DHS IT auditing office criticizes its own security procedures

Published 5 October 2006

Failure by the inspector general’s office to implement a standard laptop configuration that meets required DHS and federal guidelines; the failure Inspector general’s office cited for having failed to implement procedure to identify relevent software patches and update; lost and stolen laptops a major issue

When the office responsible for auditing IT security practices is itself doing a bad job protecting critical data, its hard not to just throw up one’s hands and give up on all mankind. This is doubly true when the office in question is that of the DHS inspector general. A review of approximately 100 “Sensitive But Unclassified” office laptops by DHS’s assistant inspector general for IT found “significant work remains to be done” by the inspector general’s office in the areas of configuration, patch and inventory management. The news comes shortly after the Government Accountability Office issued its own report finding that over 100 Department of Homeland Security laptops are missing and are thought to have been stolen.

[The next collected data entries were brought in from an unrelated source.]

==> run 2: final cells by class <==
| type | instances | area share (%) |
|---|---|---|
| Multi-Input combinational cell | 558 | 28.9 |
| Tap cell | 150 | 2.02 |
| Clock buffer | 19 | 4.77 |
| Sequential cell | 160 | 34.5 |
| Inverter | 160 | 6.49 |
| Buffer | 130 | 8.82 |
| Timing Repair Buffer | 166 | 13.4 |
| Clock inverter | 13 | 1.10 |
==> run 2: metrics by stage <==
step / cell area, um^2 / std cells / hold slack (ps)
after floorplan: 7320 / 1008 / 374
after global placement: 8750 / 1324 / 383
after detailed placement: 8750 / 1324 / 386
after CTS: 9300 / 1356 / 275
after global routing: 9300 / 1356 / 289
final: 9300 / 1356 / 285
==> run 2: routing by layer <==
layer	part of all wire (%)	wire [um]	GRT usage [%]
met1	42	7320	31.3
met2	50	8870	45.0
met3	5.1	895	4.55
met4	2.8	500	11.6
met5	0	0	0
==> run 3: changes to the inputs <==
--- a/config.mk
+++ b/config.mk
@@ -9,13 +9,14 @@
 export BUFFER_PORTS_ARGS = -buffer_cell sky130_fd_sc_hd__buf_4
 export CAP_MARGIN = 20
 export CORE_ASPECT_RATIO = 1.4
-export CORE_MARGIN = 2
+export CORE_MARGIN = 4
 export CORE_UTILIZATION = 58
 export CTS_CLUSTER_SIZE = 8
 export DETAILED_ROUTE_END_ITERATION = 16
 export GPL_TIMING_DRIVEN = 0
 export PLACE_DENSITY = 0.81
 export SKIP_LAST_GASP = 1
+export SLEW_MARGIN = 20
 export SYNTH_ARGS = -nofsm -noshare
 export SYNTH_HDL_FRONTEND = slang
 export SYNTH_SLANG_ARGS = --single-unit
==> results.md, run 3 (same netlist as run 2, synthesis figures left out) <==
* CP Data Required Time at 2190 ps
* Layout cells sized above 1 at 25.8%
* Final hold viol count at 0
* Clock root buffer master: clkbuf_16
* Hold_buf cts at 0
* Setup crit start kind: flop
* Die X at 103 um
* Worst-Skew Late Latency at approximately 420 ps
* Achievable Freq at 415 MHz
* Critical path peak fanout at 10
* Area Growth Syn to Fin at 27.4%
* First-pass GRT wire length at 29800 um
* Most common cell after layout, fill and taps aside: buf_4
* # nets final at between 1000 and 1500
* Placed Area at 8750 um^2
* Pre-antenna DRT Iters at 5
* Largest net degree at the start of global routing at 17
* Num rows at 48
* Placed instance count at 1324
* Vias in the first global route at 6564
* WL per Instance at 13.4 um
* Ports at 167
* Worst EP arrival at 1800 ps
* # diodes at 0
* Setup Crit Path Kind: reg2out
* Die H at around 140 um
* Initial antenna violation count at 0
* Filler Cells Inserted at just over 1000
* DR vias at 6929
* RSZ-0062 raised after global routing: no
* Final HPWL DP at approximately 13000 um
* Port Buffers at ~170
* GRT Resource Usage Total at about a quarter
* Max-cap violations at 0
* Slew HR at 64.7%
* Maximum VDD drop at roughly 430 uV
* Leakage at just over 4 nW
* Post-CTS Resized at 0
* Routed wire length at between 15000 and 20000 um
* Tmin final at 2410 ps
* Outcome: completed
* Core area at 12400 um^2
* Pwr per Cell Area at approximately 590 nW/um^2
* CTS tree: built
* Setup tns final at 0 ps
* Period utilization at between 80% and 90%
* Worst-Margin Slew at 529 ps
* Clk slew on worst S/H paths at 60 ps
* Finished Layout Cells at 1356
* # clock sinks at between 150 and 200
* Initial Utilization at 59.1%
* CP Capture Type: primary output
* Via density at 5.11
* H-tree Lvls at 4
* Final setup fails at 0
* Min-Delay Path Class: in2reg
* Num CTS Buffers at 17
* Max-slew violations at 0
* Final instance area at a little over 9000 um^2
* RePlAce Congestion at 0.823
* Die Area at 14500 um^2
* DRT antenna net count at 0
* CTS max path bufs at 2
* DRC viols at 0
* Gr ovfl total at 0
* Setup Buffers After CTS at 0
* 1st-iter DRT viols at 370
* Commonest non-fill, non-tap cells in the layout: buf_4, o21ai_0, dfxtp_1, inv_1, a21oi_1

Each of the problems cited by the assistant inpector general cry out for outside assistance. They included the failure by the inspector general’s office to implement a standard laptop configuration that meets required DHS and federal guidelines; the failure to implement procedure to identify relevent software patches and update; a lack of procedures for reporting lost and stolen laptops; and an inability to ensure that reused or disposed of laptops are purged of sensitive data. To help solve these latter two problems, the report recommended deployment of an “enterprise property management system” for tracking inventory, Computer World reported.